C.I.5.4.11.3 Performance Evaluation Demonstrate that the system, including the tank, is designed to handle the maximum heat load, and the tank design pressure and temperature are adequate. Present the results of a failure modes and effects analysis to demonstrate that the auxiliary systems serving the tank can meet the single-failure criterion without compromising safe plant shutdown. Identify the tank rupture disk and relief valve capacities, and show that their relief capacity is at least equal to the combined capacity of the pressurizer relief and safety valves.
C.I.5.4.11.4 Instrumentation Discuss the instrumentation and controls for the pressurizer relief tank and associated piping.
C.I.5.4.12 Reactor Coolant System High Point Vents C.I.5.4.12.1 Design Bases Provide a summary of the reactor coolant system high point vents system, and discuss the design bases and criteria. Describe compliance with the provisions of 10 CFR 50.34(f)(2)(vi), 50.44, 50.46, 50.49, and 50.55a, and GDCs 1, 14, 17, 19, 30, 34, and 36.

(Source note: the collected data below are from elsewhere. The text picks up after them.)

[config.mk]
export PLATFORM = sky130hd
export DESIGN_NAME = soc_top
export DESIGN_NICKNAME = d
export VERILOG_FILES = /design/src/hdl/soc_pkg.sv /design/src/hdl/soc_top.sv /design/src/hdl/int_ctrl.sv /design/src/hdl/gpio.sv /design/src/hdl/dev_table.sv /design/src/hdl/bus_router.sv /design/src/hdl/reset_seq.sv
export SDC_FILE = /design/constraint.sdc
export NUM_CORES = 1
export LEC_CHECK = 0
export BUFFER_PORTS_ARGS = -buffer_cell sky130_fd_sc_hd__buf_2
export CAP_MARGIN = 40
export CORE_ASPECT_RATIO = 0.75
export CORE_MARGIN = 8
export CORE_UTILIZATION = 46
export DETAILED_ROUTE_END_ITERATION = 8
export PLACE_DENSITY = 0.8
export RECOVER_POWER = 25
export SYNTH_ARGS = -nofsm -noshare
export SYNTH_HDL_FRONTEND = slang
export SYNTH_SLANG_ARGS = --single-unit
export TNS_END_PERCENT = 100
[constraint.sdc]
create_clock -name clk100mhz -period 2.9 [get_ports clk100mhz]
set_input_delay 0.58 -clock clk100mhz [delete_from_list [all_inputs] [get_ports clk100mhz]]
set_output_delay 0.58 -clock clk100mhz [all_outputs]
set_load 0.05 [all_outputs]
==> config.mk <==
export PLATFORM = sky130hd
export DESIGN_NAME = sinh_vector_unit
export DESIGN_NICKNAME = d
export VERILOG_FILES = /design/src/sinh_pkg.sv /design/src/sinh_vector_unit.sv /design/src/sinh_result_drain.sv /design/src/sinh_result_fifo.sv /design/src/sinh_vector_sequencer.sv /design/src/sinh_series_core.sv
export VERILOG_INCLUDE_DIRS = /design/src /design/src/include
export SDC_FILE = /design/constraint.sdc
export NUM_CORES = 2
export LEC_CHECK = 0
export ABC_AREA = 1
export BUFFER_PORTS_ARGS = -buffer_cell sky130_fd_sc_hd__buf_2
export CAP_MARGIN = 20
export CORE_MARGIN = 4
export CORE_UTILIZATION = 57
export CTS_BUF_LIST = sky130_fd_sc_hd__clkbuf_16
export CTS_CLUSTER_DIAMETER = 200
export DETAILED_ROUTE_END_ITERATION = 8
export MAX_ROUTING_LAYER = met4
export PLACE_DENSITY = 0.76
export SYNTH_ARGS = -nofsm -noshare
export SYNTH_HDL_FRONTEND = slang
export SYNTH_HIERARCHICAL = 1
export SYNTH_SLANG_ARGS = --single-unit
export TNS_END_PERCENT = 10
==> constraint.sdc <==
create_clock -name CLK -period 111.3 [get_ports CLK]
set_clock_uncertainty 0.15 [all_clocks]
set_input_delay 11.13 -clock CLK [delete_from_list [all_inputs] [get_ports CLK]]
set_output_delay 11.13 -clock CLK [all_outputs]
set_load 0.02 [all_outputs]
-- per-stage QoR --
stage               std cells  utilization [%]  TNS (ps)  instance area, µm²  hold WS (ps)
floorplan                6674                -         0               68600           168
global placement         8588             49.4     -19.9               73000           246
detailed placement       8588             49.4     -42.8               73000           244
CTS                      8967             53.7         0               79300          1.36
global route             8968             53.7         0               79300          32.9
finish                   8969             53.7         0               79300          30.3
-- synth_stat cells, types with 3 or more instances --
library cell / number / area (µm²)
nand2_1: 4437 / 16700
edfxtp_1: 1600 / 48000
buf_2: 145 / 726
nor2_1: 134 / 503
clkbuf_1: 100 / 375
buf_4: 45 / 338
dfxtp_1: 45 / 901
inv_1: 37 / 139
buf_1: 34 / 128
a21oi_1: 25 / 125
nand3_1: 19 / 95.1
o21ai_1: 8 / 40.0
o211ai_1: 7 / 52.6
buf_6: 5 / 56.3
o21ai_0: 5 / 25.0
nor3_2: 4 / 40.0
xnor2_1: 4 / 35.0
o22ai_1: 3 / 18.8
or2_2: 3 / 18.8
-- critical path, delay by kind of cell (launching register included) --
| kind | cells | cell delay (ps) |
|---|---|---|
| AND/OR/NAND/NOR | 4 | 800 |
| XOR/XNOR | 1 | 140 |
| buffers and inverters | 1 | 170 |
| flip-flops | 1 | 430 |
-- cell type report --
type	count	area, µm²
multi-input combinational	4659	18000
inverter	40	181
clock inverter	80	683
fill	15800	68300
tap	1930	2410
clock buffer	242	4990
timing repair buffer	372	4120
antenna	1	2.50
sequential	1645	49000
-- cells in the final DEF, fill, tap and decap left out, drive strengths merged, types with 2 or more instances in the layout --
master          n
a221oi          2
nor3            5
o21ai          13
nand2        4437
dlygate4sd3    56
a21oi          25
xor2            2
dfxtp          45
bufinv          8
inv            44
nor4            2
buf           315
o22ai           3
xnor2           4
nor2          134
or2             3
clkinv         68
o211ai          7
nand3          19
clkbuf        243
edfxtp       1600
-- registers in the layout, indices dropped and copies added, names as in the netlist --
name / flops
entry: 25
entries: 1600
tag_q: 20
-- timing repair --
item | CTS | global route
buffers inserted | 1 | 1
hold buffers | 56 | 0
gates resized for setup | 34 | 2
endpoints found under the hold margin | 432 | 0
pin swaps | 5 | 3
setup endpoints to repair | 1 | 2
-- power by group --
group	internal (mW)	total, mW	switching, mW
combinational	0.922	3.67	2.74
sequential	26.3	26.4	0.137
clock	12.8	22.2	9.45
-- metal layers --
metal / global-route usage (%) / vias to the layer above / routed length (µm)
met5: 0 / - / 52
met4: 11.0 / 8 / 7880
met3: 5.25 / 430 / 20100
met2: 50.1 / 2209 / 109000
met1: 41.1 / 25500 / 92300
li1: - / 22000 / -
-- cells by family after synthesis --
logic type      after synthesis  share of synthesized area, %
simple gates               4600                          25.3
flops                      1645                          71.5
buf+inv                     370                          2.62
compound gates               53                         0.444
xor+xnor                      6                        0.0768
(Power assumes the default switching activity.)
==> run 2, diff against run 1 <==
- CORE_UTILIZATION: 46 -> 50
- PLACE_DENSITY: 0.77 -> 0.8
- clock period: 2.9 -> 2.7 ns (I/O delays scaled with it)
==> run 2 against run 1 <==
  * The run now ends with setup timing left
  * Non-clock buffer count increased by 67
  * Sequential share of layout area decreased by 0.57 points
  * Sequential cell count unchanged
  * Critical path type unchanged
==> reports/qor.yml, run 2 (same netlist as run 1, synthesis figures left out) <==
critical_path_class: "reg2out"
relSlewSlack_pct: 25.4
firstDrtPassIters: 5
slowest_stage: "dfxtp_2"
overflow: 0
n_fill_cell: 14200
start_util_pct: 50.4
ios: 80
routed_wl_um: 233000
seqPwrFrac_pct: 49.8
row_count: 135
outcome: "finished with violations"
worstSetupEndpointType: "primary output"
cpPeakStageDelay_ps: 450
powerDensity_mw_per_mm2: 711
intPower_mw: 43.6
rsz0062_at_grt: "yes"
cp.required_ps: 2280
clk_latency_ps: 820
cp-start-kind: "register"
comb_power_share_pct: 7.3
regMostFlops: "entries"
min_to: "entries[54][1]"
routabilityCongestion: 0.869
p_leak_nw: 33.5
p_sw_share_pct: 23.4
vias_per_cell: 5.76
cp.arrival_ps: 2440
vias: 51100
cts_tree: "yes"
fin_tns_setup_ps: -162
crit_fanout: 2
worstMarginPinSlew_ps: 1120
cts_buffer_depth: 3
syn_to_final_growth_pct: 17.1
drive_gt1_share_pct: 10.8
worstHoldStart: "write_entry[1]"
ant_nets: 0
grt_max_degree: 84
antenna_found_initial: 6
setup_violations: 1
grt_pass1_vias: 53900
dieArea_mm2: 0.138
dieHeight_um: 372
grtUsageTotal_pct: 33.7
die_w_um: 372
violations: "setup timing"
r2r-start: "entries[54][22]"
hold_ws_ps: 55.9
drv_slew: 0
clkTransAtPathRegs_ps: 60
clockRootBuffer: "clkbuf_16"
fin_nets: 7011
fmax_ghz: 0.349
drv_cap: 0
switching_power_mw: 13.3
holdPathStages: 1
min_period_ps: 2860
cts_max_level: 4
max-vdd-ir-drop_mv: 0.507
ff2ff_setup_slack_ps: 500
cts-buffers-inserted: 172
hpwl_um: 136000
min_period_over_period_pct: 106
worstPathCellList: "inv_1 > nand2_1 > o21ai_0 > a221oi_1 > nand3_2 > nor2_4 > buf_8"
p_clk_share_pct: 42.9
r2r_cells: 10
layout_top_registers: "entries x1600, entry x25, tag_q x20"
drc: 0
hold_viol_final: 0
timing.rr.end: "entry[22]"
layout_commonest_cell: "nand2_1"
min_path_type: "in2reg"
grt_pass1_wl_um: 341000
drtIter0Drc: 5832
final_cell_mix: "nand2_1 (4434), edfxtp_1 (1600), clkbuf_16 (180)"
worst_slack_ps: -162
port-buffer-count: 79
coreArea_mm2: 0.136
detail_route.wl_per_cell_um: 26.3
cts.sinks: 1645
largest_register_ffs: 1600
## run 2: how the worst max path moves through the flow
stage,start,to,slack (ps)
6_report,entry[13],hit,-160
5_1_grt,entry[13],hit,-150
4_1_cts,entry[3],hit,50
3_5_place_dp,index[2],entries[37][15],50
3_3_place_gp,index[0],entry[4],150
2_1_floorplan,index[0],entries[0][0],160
--- config.mk ---
export PLATFORM = sky130hd
export DESIGN_NAME = cache_controller
export DESIGN_NICKNAME = d
export VERILOG_FILES = /design/src/logic/cache_pkg.sv /design/src/logic/cache_controller.sv
export SDC_FILE = /design/constraint.sdc
export NUM_CORES = 1
export LEC_CHECK = 0
export BUFFER_PORTS_ARGS = -buffer_cell sky130_fd_sc_hd__buf_2
export CAP_MARGIN = 0
export CORE_AREA = 3 3 298 300
export CTS_CLUSTER_DIAMETER = 100
export DETAILED_ROUTE_END_ITERATION = 8
export DIE_AREA = 0 0 301 303
export SLEW_MARGIN = 40
export SYNTH_ARGS = -nofsm -noshare
export SYNTH_HDL_FRONTEND = slang
export SYNTH_SLANG_ARGS = --single-unit
--- constraint.sdc ---
create_clock -name clk -period 3.4 [get_ports clk]
set_clock_uncertainty 0.2 [all_clocks]
set_input_delay 0.34 -clock clk [delete_from_list [all_inputs] [get_ports clk]]
set_output_delay 0.34 -clock clk [all_outputs]
set_load 0.03 [all_outputs]
$ cat src/lcd_pkg.sv
package lcd_pkg;

  // **********************************************************************
  // display side widths and codes
  // **********************************************************************

  localparam int unsigned coord_bits = 8;   // low byte of each vertex word
  localparam int unsigned color_bits = 16;  // rgb565
  localparam int unsigned len_bits   = 12;  // length in bytes, 2048 max

  // caset + 4, raset + 4, ramwr + 2
  localparam int unsigned pixel_bytes = 13;

  // st7789 commands used per pixel
  typedef enum logic [7:0] {
    caset = 8'h2a,
    raset = 8'h2b,
    ramwr = 8'h2c
  } lcd_cmd_e;

  typedef enum logic [2:0] {
    draw_idle,
    draw_fetch_x,
    draw_fetch_y,
    draw_step,
    draw_last
  } draw_state_e;

  typedef enum logic [1:0] {
    wr_idle,
    wr_load,
    wr_shift
  } write_state_e;

endpackage
**src/hw/outstanding_pkg.sv**
```systemverilog
//////////////////////////////
// Shared sizes, latency rule and response payload types
// Imported by every block of the outstanding subsystem
//////////////////////////////

`default_nettype none

package outstanding_pkg;

  // Bus widths
  localparam int unsigned AW = 32;
  localparam int unsigned DW = 32;
  localparam int unsigned BW = 4;
  localparam int unsigned IW = 4;

  // Reorder buffer and target slot count
  localparam int unsigned ROB_NW = 8;
  localparam int unsigned ROB_IW = 3;
  // User field carries the slot tag
  localparam int unsigned UW     = ROB_IW;

  // Word memory, index taken from add[9:2]
  localparam int unsigned MEM_WORDS = 256;
  localparam int unsigned MEM_IW    = $clog2(MEM_WORDS);

  // Response delay is LAT_BASE + LAT_STEP * bank
  localparam int unsigned LAT_BASE = 1;
  localparam int unsigned LAT_STEP = 2;
  // Countdown width, wide enough for bank 3
  localparam int unsigned LAT_W    = 3;

  typedef struct packed {
    logic [DW-1:0] data;
    logic          opc;
  } resp_payload_t;

  typedef struct packed {
    resp_payload_t     payload;
    logic [ROB_IW-1:0] user;
    logic              valid;
  } slot_entry_t;

endpackage

`default_nettype wire

```
**src/hw/outstanding_intf.sv**
```systemverilog
//////////////////////////////
// Request/response bus between the reorder buffer and the target
// Valid/ready on both directions, req_wen high means read
//////////////////////////////

`default_nettype none

interface outstanding_intf
  import outstanding_pkg::*;
();

  // Request side
  logic [AW-1:0] req_add;
  logic          req_wen;
  logic [BW-1:0] req_be;
  logic [DW-1:0] req_data;
  logic [UW-1:0] req_user;
  logic [IW-1:0] req_id;
  logic          req_valid;
  logic          req_ready;

  // Response side
  logic [DW-1:0] resp_data;
  logic          resp_opc;
  logic [UW-1:0] resp_user;
  logic [IW-1:0] resp_id;
  logic          resp_valid;
  logic          resp_ready;

  // Issues requests, accepts responses
  modport initiator (
    output req_add, req_wen, req_be, req_data, req_user, req_id, req_valid,
    input  req_ready,
    input  resp_data, resp_opc, resp_user, resp_id, resp_valid,
    output resp_ready
  );

  // Serves requests, returns responses
  modport target (
    input  req_add, req_wen, req_be, req_data, req_user, req_id, req_valid,
    output req_ready,
    output resp_data, resp_opc, resp_user, resp_id, resp_valid,
    input  resp_ready
  );

endinterface

`default_nettype wire

```
**src/hw/outstanding_rob.sv**
```systemverilog
//////////////////////////////
// Reorder buffer, tags each request with a slot in req_user
// and hands responses back to the requester in issue order
//////////////////////////////

`default_nettype none

module outstanding_rob
  import outstanding_pkg::*;
(
  input  logic                 clk_i,
  input  logic                 rst_ni,

  // Requester side
  input  logic [AW-1:0]        in_req_add,
  input  logic                 in_req_wen,
  input  logic [BW-1:0]        in_req_be,
  input  logic [DW-1:0]        in_req_data,
  input  logic [IW-1:0]        in_req_id,
  input  logic                 in_req_valid,
  output logic                 in_req_ready,
  output logic [DW-1:0]        in_resp_data,
  output logic                 in_resp_opc,
  output logic [IW-1:0]        in_resp_id,
  output logic                 in_resp_valid,
  input  logic                 in_resp_ready,

  // Memory target side
  outstanding_intf.initiator   out
);

  // Pointers and occupancy, count one bit wider so all slots fill
  logic [ROB_IW-1:0] wr_ptr_p, wr_ptr_q;
  logic [ROB_IW-1:0] rd_ptr_p, rd_ptr_q;
  logic [ROB_IW:0]   cnt_p, cnt_q;
  logic              full, empty;
  logic              request, push, pop;

  // Slot storage
  logic          [ROB_NW-1:0][IW-1:0] id_q;
  resp_payload_t [ROB_NW-1:0]         resp_q;
  logic          [ROB_NW-1:0]         valid_q;

  assign full  = (cnt_q == (ROB_IW+1)'(ROB_NW));
  assign empty = (cnt_q == '0);

  // Request forwarded unchanged apart from the tag
  assign out.req_add   = in_req_add;
  assign out.req_wen   = in_req_wen;
  assign out.req_be    = in_req_be;
  assign out.req_data  = in_req_data;
  assign out.req_user  = wr_ptr_q;
  assign out.req_id    = in_req_id;
  assign out.req_valid = in_req_valid & ~full;
  assign in_req_ready  = out.req_ready & ~full;

  // Head slot toward the requester
  assign in_resp_data  = resp_q[rd_ptr_q].data;
  assign in_resp_opc   = resp_q[rd_ptr_q].opc;
  assign in_resp_id    = id_q[rd_ptr_q];
  assign in_resp_valid = valid_q[rd_ptr_q];

  // Every outstanding request owns a slot, so accept whenever one exists
  assign out.resp_ready = ~empty;

  assign request = in_req_valid & in_req_ready;
  assign push    = out.resp_valid & out.resp_ready;
  assign pop     = in_resp_valid & in_resp_ready;

  always_comb begin
    wr_ptr_p = wr_ptr_q;
    rd_ptr_p = rd_ptr_q;
    cnt_p    = cnt_q;
    if (request) begin
      // Wrap at the last slot
      wr_ptr_p = (wr_ptr_q == ROB_IW'(ROB_NW-1)) ? '0 : wr_ptr_q + 1'b1;
      cnt_p    = cnt_q + 1'b1;
    end
    if (pop) begin
      rd_ptr_p = (rd_ptr_q == ROB_IW'(ROB_NW-1)) ? '0 : rd_ptr_q + 1'b1;
      cnt_p    = cnt_q - 1'b1;
    end
    // Issue and retire together
    if (request && pop) begin
      cnt_p = cnt_q;
    end
  end

  always_ff @(posedge clk_i or negedge rst_ni) begin
    if (!rst_ni) begin
      wr_ptr_q <= '0;
      rd_ptr_q <= '0;
      cnt_q    <= '0;
      valid_q  <= '0;
    end else begin
      wr_ptr_q <= wr_ptr_p;
      rd_ptr_q <= rd_ptr_p;
      cnt_q    <= cnt_p;
      // Push and pop never hit the same slot
      if (push) begin
        valid_q[out.resp_user] <= 1'b1;
      end
      if (pop) begin
        valid_q[rd_ptr_q] <= 1'b0;
      end
    end
  end

  // Requester ID and response payload
  always_ff @(posedge clk_i) begin
    if (request) begin
      id_q[wr_ptr_q] <= in_req_id;
    end
    if (push) begin
      resp_q[out.resp_user] <= '{data: out.resp_data, opc: out.resp_opc};
    end
  end

  // Target must return each tag once
  assert property (@(posedge clk_i) disable iff (!rst_ni)
    push |-> !valid_q[out.resp_user]);

  assert property (@(posedge clk_i) disable iff (!rst_ni)
    cnt_q <= (ROB_IW+1)'(ROB_NW));

endmodule

`default_nettype wire

```
**src/flat_wrapper.sv**
```systemverilog
// flat-port wrapper written by rule: the top's interface ports become plain ports
module outstanding_rob_flat import outstanding_pkg::*;
  (clk_i, rst_ni, in_req_add, in_req_wen, in_req_be, in_req_data, in_req_id, in_req_valid, in_req_ready, in_resp_data, in_resp_opc, in_resp_id, in_resp_valid, in_resp_ready, out_req_add, out_req_wen, out_req_be, out_req_data, out_req_user, out_req_id, out_req_valid, out_req_ready, out_resp_data, out_resp_opc, out_resp_user, out_resp_id, out_resp_valid, out_resp_ready);
  outstanding_intf out_i ();
  input  logic clk_i;
  input  logic rst_ni;
  input  logic [AW-1:0] in_req_add;
  input  logic in_req_wen;
  input  logic [BW-1:0] in_req_be;
  input  logic [DW-1:0] in_req_data;
  input  logic [IW-1:0] in_req_id;
  input  logic in_req_valid;
  output logic in_req_ready;
  output logic [DW-1:0] in_resp_data;
  output logic in_resp_opc;
  output logic [IW-1:0] in_resp_id;
  output logic in_resp_valid;
  input  logic in_resp_ready;
  output wire logic [$bits(out_i.req_add)-1:0] out_req_add;
  output wire logic [$bits(out_i.req_wen)-1:0] out_req_wen;
  output wire logic [$bits(out_i.req_be)-1:0] out_req_be;
  output wire logic [$bits(out_i.req_data)-1:0] out_req_data;
  output wire logic [$bits(out_i.req_user)-1:0] out_req_user;
  output wire logic [$bits(out_i.req_id)-1:0] out_req_id;
  output wire logic [$bits(out_i.req_valid)-1:0] out_req_valid;
  input wire logic [$bits(out_i.req_ready)-1:0] out_req_ready;
  input wire logic [$bits(out_i.resp_data)-1:0] out_resp_data;
  input wire logic [$bits(out_i.resp_opc)-1:0] out_resp_opc;
  input wire logic [$bits(out_i.resp_user)-1:0] out_resp_user;
  input wire logic [$bits(out_i.resp_id)-1:0] out_resp_id;
  input wire logic [$bits(out_i.resp_valid)-1:0] out_resp_valid;
  output wire logic [$bits(out_i.resp_ready)-1:0] out_resp_ready;
  assign out_req_add = out_i.req_add;
  assign out_req_wen = out_i.req_wen;
  assign out_req_be = out_i.req_be;
  assign out_req_data = out_i.req_data;
  assign out_req_user = out_i.req_user;
  assign out_req_id = out_i.req_id;
  assign out_req_valid = out_i.req_valid;
  assign out_i.req_ready = out_req_ready;
  assign out_i.resp_data = out_resp_data;
  assign out_i.resp_opc = out_resp_opc;
  assign out_i.resp_user = out_resp_user;
  assign out_i.resp_id = out_resp_id;
  assign out_i.resp_valid = out_resp_valid;
  assign out_resp_ready = out_i.resp_ready;
  outstanding_rob u_core (.clk_i(clk_i), .rst_ni(rst_ni), .in_req_add(in_req_add), .in_req_wen(in_req_wen), .in_req_be(in_req_be), .in_req_data(in_req_data), .in_req_id(in_req_id), .in_req_valid(in_req_valid), .in_req_ready(in_req_ready), .in_resp_data(in_resp_data), .in_resp_opc(in_resp_opc), .in_resp_id(in_resp_id), .in_resp_valid(in_resp_valid), .in_resp_ready(in_resp_ready), .out(out_i));
endmodule
```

C.I.5.4.12.2 System Design Provide a description of the vent system, including its location, size, discharge capacity, functions, and discharge area(s). Provide piping and instrumentation diagrams showing all components, piping, and instrumentation and controls. Describe electrical power supplied from emergency buses.
Describe operability from the control room and system instrumentation. Identify information available to the operator for initiating and terminating system operation.
DG-1145, Page C.I.5-22 C.I.5.4.12.3 Performance Evaluation Provide an evaluation of the vent systems capability to remove non-condensible gases from the primary coolant system with a minimal probability of inadvertent or spurious actuation. Evaluate vent system operation, including procedures that address (1) when venting is/is not needed, (2) method to determine the size of a non-condensible bubble, (3) initial conditions for venting, (4) requisite instrumentation, and (5) operator actions.